Most people around the world get soccer. It comes at them packaged in so many ways for their consumption: on television, online, in print. They get it. It is available all the time. In fact, it is even more than available. It is there to indulge in, to feast on, even to glut on. There are, however, very few people who ‘get’ soccer. It is all in the level of apprehension, of comprehension, of rooted understanding. Manager Arsene Wenger truly gets soccer. As far as players go, Thierry Henry truly gets soccer. As far as writers go, David Goldblatt truly gets soccer.

We met at the corner of 12th Street and 1st Ave by accident, both on our way to Nevada Smiths, me hoping to have a chance to talk to him about his most recent book The Game of Our Lives, he on his way to an unfamiliar venue in an unfamiliar city.

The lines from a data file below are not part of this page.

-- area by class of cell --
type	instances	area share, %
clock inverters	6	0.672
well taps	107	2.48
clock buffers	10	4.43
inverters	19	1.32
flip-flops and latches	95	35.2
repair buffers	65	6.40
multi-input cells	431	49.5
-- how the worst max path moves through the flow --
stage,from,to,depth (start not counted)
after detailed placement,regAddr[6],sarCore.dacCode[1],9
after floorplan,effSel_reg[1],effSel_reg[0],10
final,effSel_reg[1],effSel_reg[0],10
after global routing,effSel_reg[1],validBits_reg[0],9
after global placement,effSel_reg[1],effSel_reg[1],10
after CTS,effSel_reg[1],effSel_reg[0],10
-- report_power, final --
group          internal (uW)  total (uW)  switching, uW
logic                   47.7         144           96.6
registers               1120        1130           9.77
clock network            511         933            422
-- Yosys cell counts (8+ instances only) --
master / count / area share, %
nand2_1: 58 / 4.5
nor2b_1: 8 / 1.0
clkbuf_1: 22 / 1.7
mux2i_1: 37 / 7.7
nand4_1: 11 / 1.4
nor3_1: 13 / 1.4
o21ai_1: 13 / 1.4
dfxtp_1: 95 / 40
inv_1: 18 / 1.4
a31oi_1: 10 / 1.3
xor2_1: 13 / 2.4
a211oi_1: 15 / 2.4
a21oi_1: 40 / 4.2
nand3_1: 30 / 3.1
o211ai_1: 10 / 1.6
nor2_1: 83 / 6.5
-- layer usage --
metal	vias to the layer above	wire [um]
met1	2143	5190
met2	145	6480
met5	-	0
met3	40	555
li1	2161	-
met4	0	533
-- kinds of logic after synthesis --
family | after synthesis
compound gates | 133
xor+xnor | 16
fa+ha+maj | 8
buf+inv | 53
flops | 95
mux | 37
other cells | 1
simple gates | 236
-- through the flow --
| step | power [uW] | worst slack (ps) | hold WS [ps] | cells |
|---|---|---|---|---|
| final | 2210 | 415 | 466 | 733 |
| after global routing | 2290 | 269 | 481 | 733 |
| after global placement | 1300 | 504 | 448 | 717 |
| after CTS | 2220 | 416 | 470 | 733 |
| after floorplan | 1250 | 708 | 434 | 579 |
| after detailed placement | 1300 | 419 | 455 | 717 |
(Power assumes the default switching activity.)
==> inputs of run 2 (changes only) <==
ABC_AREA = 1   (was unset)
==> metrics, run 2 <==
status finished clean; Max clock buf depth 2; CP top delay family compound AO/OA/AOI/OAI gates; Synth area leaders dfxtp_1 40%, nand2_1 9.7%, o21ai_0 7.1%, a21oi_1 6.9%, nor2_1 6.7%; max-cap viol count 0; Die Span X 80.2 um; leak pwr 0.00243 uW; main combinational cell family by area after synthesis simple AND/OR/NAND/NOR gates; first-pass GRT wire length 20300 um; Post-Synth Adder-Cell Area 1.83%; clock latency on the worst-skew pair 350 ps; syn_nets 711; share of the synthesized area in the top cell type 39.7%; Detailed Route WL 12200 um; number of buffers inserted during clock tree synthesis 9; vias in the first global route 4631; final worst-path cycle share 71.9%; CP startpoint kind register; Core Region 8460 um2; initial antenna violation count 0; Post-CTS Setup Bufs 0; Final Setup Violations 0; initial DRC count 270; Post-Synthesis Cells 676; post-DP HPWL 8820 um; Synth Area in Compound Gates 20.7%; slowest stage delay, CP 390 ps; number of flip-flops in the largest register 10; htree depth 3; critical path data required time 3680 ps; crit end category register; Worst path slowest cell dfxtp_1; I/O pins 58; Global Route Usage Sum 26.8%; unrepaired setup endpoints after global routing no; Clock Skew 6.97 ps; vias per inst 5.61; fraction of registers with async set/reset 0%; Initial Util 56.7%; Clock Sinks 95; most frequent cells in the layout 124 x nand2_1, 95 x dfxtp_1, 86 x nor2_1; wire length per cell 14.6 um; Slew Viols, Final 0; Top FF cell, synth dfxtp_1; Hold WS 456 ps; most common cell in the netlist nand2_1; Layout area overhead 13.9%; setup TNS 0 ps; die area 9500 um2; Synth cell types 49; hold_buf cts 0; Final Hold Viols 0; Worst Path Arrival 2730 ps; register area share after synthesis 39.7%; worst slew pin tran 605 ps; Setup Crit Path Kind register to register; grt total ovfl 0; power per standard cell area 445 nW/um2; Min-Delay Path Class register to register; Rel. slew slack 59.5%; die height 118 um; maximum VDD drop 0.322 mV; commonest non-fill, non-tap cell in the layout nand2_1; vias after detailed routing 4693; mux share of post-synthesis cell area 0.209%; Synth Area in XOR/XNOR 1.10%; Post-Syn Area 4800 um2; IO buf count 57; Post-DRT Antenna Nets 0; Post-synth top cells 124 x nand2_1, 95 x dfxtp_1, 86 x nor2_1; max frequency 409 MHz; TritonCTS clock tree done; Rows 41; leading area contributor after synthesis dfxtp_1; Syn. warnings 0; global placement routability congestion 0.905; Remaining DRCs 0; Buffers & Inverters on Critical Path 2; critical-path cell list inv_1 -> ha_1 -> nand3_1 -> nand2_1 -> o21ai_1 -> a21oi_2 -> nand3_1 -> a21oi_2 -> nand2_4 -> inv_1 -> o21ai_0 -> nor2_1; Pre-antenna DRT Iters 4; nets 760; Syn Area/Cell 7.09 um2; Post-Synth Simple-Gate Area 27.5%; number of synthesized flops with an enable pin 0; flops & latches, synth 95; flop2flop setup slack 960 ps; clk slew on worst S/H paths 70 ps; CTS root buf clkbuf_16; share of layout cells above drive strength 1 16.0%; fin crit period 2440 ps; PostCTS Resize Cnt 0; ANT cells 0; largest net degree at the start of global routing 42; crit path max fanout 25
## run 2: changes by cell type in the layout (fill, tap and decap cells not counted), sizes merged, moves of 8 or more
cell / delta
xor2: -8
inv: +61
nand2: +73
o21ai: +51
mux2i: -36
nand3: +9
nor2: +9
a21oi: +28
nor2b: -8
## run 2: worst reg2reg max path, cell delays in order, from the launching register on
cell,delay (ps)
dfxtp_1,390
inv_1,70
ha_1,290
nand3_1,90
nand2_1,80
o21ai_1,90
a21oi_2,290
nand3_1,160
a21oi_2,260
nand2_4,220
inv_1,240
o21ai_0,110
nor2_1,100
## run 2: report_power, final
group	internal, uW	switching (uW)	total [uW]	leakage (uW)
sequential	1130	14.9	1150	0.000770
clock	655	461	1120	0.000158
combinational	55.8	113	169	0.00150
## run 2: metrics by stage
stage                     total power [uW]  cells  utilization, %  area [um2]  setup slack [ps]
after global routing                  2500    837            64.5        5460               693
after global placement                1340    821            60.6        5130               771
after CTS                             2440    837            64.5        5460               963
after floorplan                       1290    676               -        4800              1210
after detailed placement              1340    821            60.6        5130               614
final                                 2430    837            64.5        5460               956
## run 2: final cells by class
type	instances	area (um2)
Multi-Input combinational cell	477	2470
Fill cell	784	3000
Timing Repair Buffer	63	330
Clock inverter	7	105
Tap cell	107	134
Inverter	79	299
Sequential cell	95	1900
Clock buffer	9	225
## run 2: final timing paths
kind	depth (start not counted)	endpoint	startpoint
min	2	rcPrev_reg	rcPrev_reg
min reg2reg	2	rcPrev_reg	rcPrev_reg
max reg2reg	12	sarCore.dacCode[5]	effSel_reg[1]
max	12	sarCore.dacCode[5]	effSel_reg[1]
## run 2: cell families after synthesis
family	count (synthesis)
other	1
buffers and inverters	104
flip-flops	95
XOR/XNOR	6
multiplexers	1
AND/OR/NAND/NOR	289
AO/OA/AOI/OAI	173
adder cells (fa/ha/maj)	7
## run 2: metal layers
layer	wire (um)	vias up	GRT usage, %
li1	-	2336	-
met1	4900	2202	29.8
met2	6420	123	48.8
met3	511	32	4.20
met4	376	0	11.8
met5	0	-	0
**src/pmr_pkg.sv**
```systemverilog
package pmr_pkg;

	// register bus shape
	localparam int ADDR_W = 16;
	localparam int DATA_W = 16;

	// register offsets
	localparam logic [15:0] REG_SW_RESET = 16'h0000;
	localparam logic [15:0] REG_PWR_CTRL = 16'h0001;
	localparam logic [15:0] REG_CONV_UV_ACT = 16'h0002;
	localparam logic [15:0] REG_ON_SOURCE = 16'h0003;
	localparam logic [15:0] REG_IRQ_STATUS = 16'h0004;
	localparam logic [15:0] REG_IRQ_MASK = 16'h0005;
	localparam logic [15:0] REG_SYS_LOW_THR = 16'h0006;

	// power control fields
	localparam int PC_PWR_ON_BIT = 0;
	localparam int PC_MAP_KEEP_BIT = 1;
	localparam int PC_LOW_ACT_BIT = 2;
	localparam int PC_WDOG_DEV_BIT = 3;
	localparam logic PWR_ON_RST = 1'b0;
	localparam logic MAP_KEEP_RST = 1'b1;
	localparam logic LOW_ACT_RST = 1'b0;
	localparam logic WDOG_DEV_RST = 1'b1;

	// converter undervoltage response, one bit per converter
	localparam int NUM_CONV = 14;
	localparam logic [NUM_CONV-1:0] CONV_ACT_RST = 14'h0000;

	// low threshold for the system supply comparator
	localparam int THR_W = 8;
	localparam logic [THR_W-1:0] SYS_LOW_THR_RST = 8'h80;

	// on-source register layout
	localparam int OS_CAUSE_LSB = 0;
	localparam int OS_ATT_LSB = 4;
	localparam int OS_STATE_LSB = 8;

	// interrupt events
	localparam int NUM_EVT = 5;
	localparam int EVT_SYS = 0;
	localparam int EVT_DEV = 1;
	localparam int EVT_SW = 2;
	localparam int EVT_RECOVER = 3;
	localparam int EVT_RETRY_LIM = 4;
	localparam logic [NUM_EVT-1:0] IRQ_MASK_RST = 5'h1f;

	// start-up attempts allowed for recurring faults
	localparam logic [2:0] MAX_ATTEMPTS = 3'h7;

	// timing
	localparam int CLK_PERIOD_NS = 10;
	localparam int SHUTDOWN_TIME_NS = 20000;
	localparam logic [31:0] SHUTDOWN_CYC =
		32'((SHUTDOWN_TIME_NS + CLK_PERIOD_NS - 1) / CLK_PERIOD_NS);
	localparam int STARTUP_TIMEOUT_US = 2000;
	localparam int STARTUP_TIMEOUT_CYC_DEF = STARTUP_TIMEOUT_US * 1000 / CLK_PERIOD_NS;

	typedef enum logic [2:0] {
		PST_ON, PST_SHUTDOWN, PST_OFF, PST_STARTUP, PST_BACKUP, PST_NOPOWER
	} pmr_state_type;

	typedef enum logic [3:0] {
		CAUSE_NONE, CAUSE_SEQ_FAIL, CAUSE_OVERTEMP, CAUSE_SYS_SHUTDOWN, CAUSE_SYS_LOW,
		CAUSE_SW_OFF, CAUSE_AON_LOW, CAUSE_WDOG, CAUSE_HW_RST, CAUSE_CONV_UV, CAUSE_SW_RST
	} pmr_cause_type;

endpackage

```
**src/pmr_reset_manager.sv**
```systemverilog
// Notes on behaviour
// - sequence fail, overtemp, supply low, software off: system reset, OFF; always-on low: system reset, BACKUP.
// - a system reset leaves the register map untouched.
// - after a system reset: reset held, OFF, no automatic restart.
// - always-on supply undervoltage sends the device to BACKUP instead of OFF.
// - supply below shutdown level, or below low threshold with OFF action: system reset.
// - writing zero to the power-on bit is a software off, a system reset.
// - start-up not finished within the allowed time is a sequence failure.
// - watchdog, external reset pin or converter undervoltage: device reset, then restart.
// - device reset returns registers to defaults, keeping interrupt status and on-source.
// - a device reset shuts down and restarts back to ON.
// - watchdog expiry counts only when its response selects device reset.
// - converter undervoltage counts only when its response selects shutdown.
// - an outside party pulling the reset line low is a device reset.
// - any write to address zero in ON is a software reset: shutdown then back to ON.
// - the map-keep field decides whether a software reset clears registers.
// - supply under the power-on threshold forces NO POWER, registers lost, no recovery.
// - after automatic recovery the cause is readable in the on-source register.
// - recurring watchdog or converter faults: at most seven start-ups, then stay OFF.
// - reset line low from shutdown start and in OFF; released once start-up completes.
//
// Chosen here: strobed register access.
`timescale 1ns/1ns
`default_nettype none
module pmr_reset_manager
	import pmr_pkg::*;
#(
	parameter int unsigned STARTUP_TIMEOUT_CYC = STARTUP_TIMEOUT_CYC_DEF
) (
	// clock, reset, enable
	input wire logic CLK_IN,
	input wire logic RESETN_IN,
	input wire logic CE_IN,
	// register port
	input wire logic [ADDR_W-1:0] ADDR_IN,
	input wire logic [DATA_W-1:0] WDATA_IN,
	input wire logic WR_IN,
	input wire logic RD_IN,
	output logic [DATA_W-1:0] RDATA_OUT,
	// supply and fault monitors
	input wire logic POR_IN,
	input wire logic AON_SUPPLY_LOW_IN,
	input wire logic SYS_BELOW_SHUTDOWN_IN,
	input wire logic SYS_BELOW_LOW_THR_IN,
	input wire logic OVERTEMP_IN,
	input wire logic WDOG_EXPIRED_IN,
	input wire logic [NUM_CONV-1:0] CONV_UV_IN,
	// power sequencing
	input wire logic ON_EVENT_IN,
	input wire logic STARTUP_OK_IN,
	output logic RAIL_ENABLE_OUT,
	output logic REG_MAP_CLEAR_OUT,
	output logic [2:0] POWER_STATE_OUT,
	output logic [THR_W-1:0] SYS_LOW_THR_OUT,
	// open-drain reset line to the host
	input wire logic RST_PIN_IN,
	output logic RST_PIN_OUT,
	output logic RST_PIN_OE_N_OUT,
	// interrupt
	output logic IRQ_OUT
);

	pmr_state_type state_q, state_d;
	pmr_cause_type cause_q, cause_d, on_src_q, on_src_d, cls_cause;
	logic auto_q, auto_d, backup_q, backup_d, counted_q, counted_d;
	logic [31:0] tmr_q, tmr_d;
	logic [2:0] att_q, att_d;
	logic rst_n_q, rst_n_d, rail_q, rail_d, clear_q, clear_d;
	logic [NUM_EVT-1:0] evt;
	logic start_done;
	logic pwr_on_q, pwr_on_d, keep_q, keep_d, low_act_q, low_act_d, wdog_dev_q, wdog_dev_d;
	logic [NUM_CONV-1:0] conv_act_q, conv_act_d;
	logic [THR_W-1:0] thr_q, thr_d;
	logic [NUM_EVT-1:0] stat_q, stat_d, mask_q, mask_d;
	logic irq_q, irq_d;
	logic [DATA_W-1:0] rdata_q, rdata_d;
	logic sys_req, dev_req, sw_req, counted, seq_fail, hw_rst, take;

	// one decode, used by both the fsm and the register file
	function automatic logic is_wr(input logic [ADDR_W-1:0] a);
		return WR_IN && (ADDR_IN == a);
	endfunction

	// the pin is only judged while we leave it alone, so our own drive never self-triggers
	assign hw_rst = rst_n_q && !RST_PIN_IN;
	assign seq_fail = (state_q == PST_STARTUP) && !STARTUP_OK_IN &&
		(tmr_q == 32'(STARTUP_TIMEOUT_CYC - 1));

	pmr_reset_classifier u_cls (
		.seq_fail_in(seq_fail),
		.overtemp_in(OVERTEMP_IN),
		.sys_shutdown_in(SYS_BELOW_SHUTDOWN_IN),
		.sys_low_in(SYS_BELOW_LOW_THR_IN),
		.low_act_off_in(low_act_q),
		.sw_off_in(is_wr(REG_PWR_CTRL) && !WDATA_IN[PC_PWR_ON_BIT]),
		.aon_low_in(AON_SUPPLY_LOW_IN),
		.wdog_in(WDOG_EXPIRED_IN),
		.wdog_dev_in(wdog_dev_q),
		.hw_rst_in(hw_rst),
		.conv_uv_in(CONV_UV_IN),
		.conv_act_in(conv_act_q),
		.sw_rst_in(is_wr(REG_SW_RESET)),
		.sys_req_out(sys_req),
		.dev_req_out(dev_req),
		.sw_req_out(sw_req),
		.counted_out(counted),
		.cause_out(cls_cause)
	);

	// software resets only count in ON; start-up can still fail or see a fault
	assign take = (state_q == PST_ON && (sys_req || dev_req || sw_req)) ||
		(state_q == PST_STARTUP && (sys_req || dev_req));

	// power state sequencing
	always_comb begin
		state_d = state_q;
		cause_d = cause_q;
		on_src_d = on_src_q;
		auto_d = auto_q;
		backup_d = backup_q;
		counted_d = counted_q;
		tmr_d = tmr_q;
		att_d = att_q;
		rst_n_d = rst_n_q;
		rail_d = rail_q;
		clear_d = 1'b0;
		evt = '0;
		start_done = 1'b0;
		if (POR_IN) begin
			state_d = PST_NOPOWER;
			rst_n_d = 1'b0;
			rail_d = 1'b0;
			auto_d = 1'b0;
			clear_d = 1'b1;
		end else if (take) begin
			state_d = PST_SHUTDOWN;
			tmr_d = '0;
			rst_n_d = 1'b0;
			cause_d = cls_cause;
			counted_d = counted;
			auto_d = dev_req || sw_req;
			backup_d = sys_req && AON_SUPPLY_LOW_IN;
			clear_d = dev_req || (sw_req && !keep_q);
			evt[EVT_SYS] = sys_req;
			evt[EVT_DEV] = dev_req;
			evt[EVT_SW] = sw_req;
		end else begin
			unique case (state_q)
				PST_ON: begin
					rst_n_d = 1'b1;
				end
				PST_SHUTDOWN: begin
					rail_d = 1'b0;
					if (tmr_q == SHUTDOWN_CYC - 32'h1) begin
						tmr_d = '0;
						if (backup_q) begin
							state_d = PST_BACKUP;
						end else if (!auto_q) begin
							state_d = PST_OFF;
						end else if (counted_q && att_q == MAX_ATTEMPTS) begin
							state_d = PST_OFF;
							evt[EVT_RETRY_LIM] = 1'b1;
						end else begin
							state_d = PST_STARTUP;
							rail_d = 1'b1;
							if (counted_q) begin
								att_d = att_q + 3'h1;
							end
						end
					end else begin
						tmr_d = tmr_q + 32'h1;
					end
				end
				PST_OFF: begin
					if (AON_SUPPLY_LOW_IN) begin
						state_d = PST_BACKUP;
					end else if (ON_EVENT_IN) begin
						state_d = PST_STARTUP;
						rail_d = 1'b1;
						tmr_d = '0;
						att_d = '0;
						auto_d = 1'b0;
					end
				end
				PST_STARTUP: begin
					if (STARTUP_OK_IN) begin
						state_d = PST_ON;
						rst_n_d = 1'b1;
						start_done = 1'b1;
						if (auto_q) begin
							on_src_d = cause_q;
							evt[EVT_RECOVER] = 1'b1;
						end
					end else begin
						tmr_d = tmr_q + 32'h1;
					end
				end
				PST_BACKUP: begin
					if (!AON_SUPPLY_LOW_IN) begin
						state_d = PST_OFF;
					end
				end
				PST_NOPOWER: begin
					state_d = PST_OFF;
				end
			endcase
		end
	end

	always_ff @(posedge CLK_IN) begin
		if (!RESETN_IN) begin
			state_q <= PST_OFF;
			cause_q <= CAUSE_NONE;
			on_src_q <= CAUSE_NONE;
			auto_q <= 1'b0;
			backup_q <= 1'b0;
			counted_q <= 1'b0;
			tmr_q <= '0;
			att_q <= '0;
			rst_n_q <= 1'b0;
			rail_q <= 1'b0;
			clear_q <= 1'b0;
		end else if (CE_IN) begin
			state_q <= state_d;
			cause_q <= cause_d;
			on_src_q <= on_src_d;
			auto_q <= auto_d;
			backup_q <= backup_d;
			counted_q <= counted_d;
			tmr_q <= tmr_d;
			att_q <= att_d;
			rst_n_q <= rst_n_d;
			rail_q <= rail_d;
			clear_q <= clear_d;
		end
	end

	// register file; status and on-source survive a map clear so software can see why
	always_comb begin
		pwr_on_d = pwr_on_q;
		keep_d = keep_q;
		low_act_d = low_act_q;
		wdog_dev_d = wdog_dev_q;
		conv_act_d = conv_act_q;
		thr_d = thr_q;
		mask_d = mask_q;
		stat_d = stat_q;
		rdata_d = '0;
		if (clear_d) begin
			pwr_on_d = PWR_ON_RST;
			keep_d = MAP_KEEP_RST;
			low_act_d = LOW_ACT_RST;
			wdog_dev_d = WDOG_DEV_RST;
			conv_act_d = CONV_ACT_RST;
			thr_d = SYS_LOW_THR_RST;
			mask_d = IRQ_MASK_RST;
		end else begin
			if (is_wr(REG_PWR_CTRL)) begin
				pwr_on_d = WDATA_IN[PC_PWR_ON_BIT];
				keep_d = WDATA_IN[PC_MAP_KEEP_BIT];
				low_act_d = WDATA_IN[PC_LOW_ACT_BIT];
				wdog_dev_d = WDATA_IN[PC_WDOG_DEV_BIT];
			end
			if (is_wr(REG_CONV_UV_ACT)) begin
				conv_act_d = WDATA_IN[NUM_CONV-1:0];
			end
			if (is_wr(REG_SYS_LOW_THR)) begin
				thr_d = WDATA_IN[THR_W-1:0];
			end
			if (is_wr(REG_IRQ_MASK)) begin
				mask_d = WDATA_IN[NUM_EVT-1:0];
			end
			if (start_done) begin
				pwr_on_d = 1'b1;
			end
		end
		// a new event wins over a write-one clear in the same cycle
		if (is_wr(REG_IRQ_STATUS)) begin
			stat_d = stat_q & ~WDATA_IN[NUM_EVT-1:0];
		end
		stat_d = stat_d | evt;
		irq_d = |(stat_q & ~mask_q);
		if (RD_IN) begin
			unique case (ADDR_IN)
				REG_PWR_CTRL: begin
					rdata_d[PC_PWR_ON_BIT] = pwr_on_q;
					rdata_d[PC_MAP_KEEP_BIT] = keep_q;
					rdata_d[PC_LOW_ACT_BIT] = low_act_q;
					rdata_d[PC_WDOG_DEV_BIT] = wdog_dev_q;
				end
				REG_CONV_UV_ACT: rdata_d[NUM_CONV-1:0] = conv_act_q;
				REG_ON_SOURCE: begin
					rdata_d[OS_CAUSE_LSB +: 4] = on_src_q;
					rdata_d[OS_ATT_LSB +: 3] = att_q;
					rdata_d[OS_STATE_LSB +: 3] = state_q;
				end
				REG_IRQ_STATUS: rdata_d[NUM_EVT-1:0] = stat_q;
				REG_IRQ_MASK: rdata_d[NUM_EVT-1:0] = mask_q;
				REG_SYS_LOW_THR: rdata_d[THR_W-1:0] = thr_q;
				default: rdata_d = '0; // unmapped and write-only read as zero
			endcase
		end
	end

	always_ff @(posedge CLK_IN) begin
		if (!RESETN_IN) begin
			pwr_on_q <= PWR_ON_RST;
			keep_q <= MAP_KEEP_RST;
			low_act_q <= LOW_ACT_RST;
			wdog_dev_q <= WDOG_DEV_RST;
			conv_act_q <= CONV_ACT_RST;
			thr_q <= SYS_LOW_THR_RST;
			mask_q <= IRQ_MASK_RST;
			stat_q <= '0;
			irq_q <= 1'b0;
			rdata_q <= '0;
		end else if (CE_IN) begin
			pwr_on_q <= pwr_on_d;
			keep_q <= keep_d;
			low_act_q <= low_act_d;
			wdog_dev_q <= wdog_dev_d;
			conv_act_q <= conv_act_d;
			thr_q <= thr_d;
			mask_q <= mask_d;
			stat_q <= stat_d;
			irq_q <= irq_d;
			rdata_q <= rdata_d;
		end
	end

	// outputs straight from flops
	assign RDATA_OUT = rdata_q;
	assign RAIL_ENABLE_OUT = rail_q;
	assign REG_MAP_CLEAR_OUT = clear_q;
	assign POWER_STATE_OUT = state_q;
	assign SYS_LOW_THR_OUT = thr_q;
	assign RST_PIN_OUT = rst_n_q; // open drain: value only matters while enabled
	assign RST_PIN_OE_N_OUT = rst_n_q;
	assign IRQ_OUT = irq_q;
endmodule
`default_nettype wire

```
**src/pmr_reset_classifier.sv**
```systemverilog
`timescale 1ns/1ns
`default_nettype none
module pmr_reset_classifier
	import pmr_pkg::*;
(
	// system reset conditions
	input wire logic seq_fail_in,
	input wire logic overtemp_in,
	input wire logic sys_shutdown_in,
	input wire logic sys_low_in,
	input wire logic low_act_off_in,
	input wire logic sw_off_in,
	input wire logic aon_low_in,
	// device reset conditions
	input wire logic wdog_in,
	input wire logic wdog_dev_in,
	input wire logic hw_rst_in,
	input wire logic [NUM_CONV-1:0] conv_uv_in,
	input wire logic [NUM_CONV-1:0] conv_act_in,
	// software reset
	input wire logic sw_rst_in,
	// class and cause
	output logic sys_req_out,
	output logic dev_req_out,
	output logic sw_req_out,
	output logic counted_out,
	output pmr_cause_type cause_out
);

	// priority: system over device over software
	always_comb begin
		sys_req_out = 1'b0;
		dev_req_out = 1'b0;
		sw_req_out = 1'b0;
		counted_out = 1'b0;
		cause_out = CAUSE_NONE;
		if (seq_fail_in) begin
			sys_req_out = 1'b1;
			cause_out = CAUSE_SEQ_FAIL;
		end else if (overtemp_in) begin
			sys_req_out = 1'b1;
			cause_out = CAUSE_OVERTEMP;
		end else if (sys_shutdown_in) begin
			sys_req_out = 1'b1;
			cause_out = CAUSE_SYS_SHUTDOWN;
		end else if (sys_low_in && low_act_off_in) begin
			sys_req_out = 1'b1;
			cause_out = CAUSE_SYS_LOW;
		end else if (sw_off_in) begin
			sys_req_out = 1'b1;
			cause_out = CAUSE_SW_OFF;
		end else if (aon_low_in) begin
			sys_req_out = 1'b1;
			cause_out = CAUSE_AON_LOW;
		end else if (wdog_in && wdog_dev_in) begin
			dev_req_out = 1'b1;
			counted_out = 1'b1;
			cause_out = CAUSE_WDOG;
		end else if (hw_rst_in) begin
			dev_req_out = 1'b1;
			cause_out = CAUSE_HW_RST;
		end else if (|(conv_uv_in & conv_act_in)) begin
			dev_req_out = 1'b1;
			counted_out = 1'b1;
			cause_out = CAUSE_CONV_UV;
		end else if (sw_rst_in) begin
			sw_req_out = 1'b1;
			cause_out = CAUSE_SW_RST;
		end
	end

endmodule
`default_nettype wire

```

It gave us a chance to begin a conversation before the bar got packed.

David Goldblatt gets soccer in a way that looks deeper, looks beyond the play on the field and sees the society and lore that soccer engenders. This latest book was a challenge from his editor who told him, “You can tell the world about their game, but not Britain?” He took up the gauntlet. A Bristol Rovers fan, he sees the shirt hanging on the wall of Nevada Smiths and is excited. “Bristol Rovers! Brilliant!” He is a fan. When he talks about the state of the game in the United Kingdom, he is equally passionate. What David Goldblatt does with his book and in our conversation is to dispel the myths and present the facts. And they are as compelling as they are bleak.

A Labour Party supporter, and one time research assistant for the Party, he broke with them during the Iraq War, but there is a socialism, a social activism that pervades his book. For him, soccer is about the communal. “In a world of me, me, me and I, I, I, it is,” he points out, “a shared experience.” He says that 90% of fans go with someone else: friends or family. What keeps him going back, what keeps the game alive, is this live audience. “It is about ‘us’. Sure, there is individual brilliance, but in the end it is a collective. It’s a precious thing.”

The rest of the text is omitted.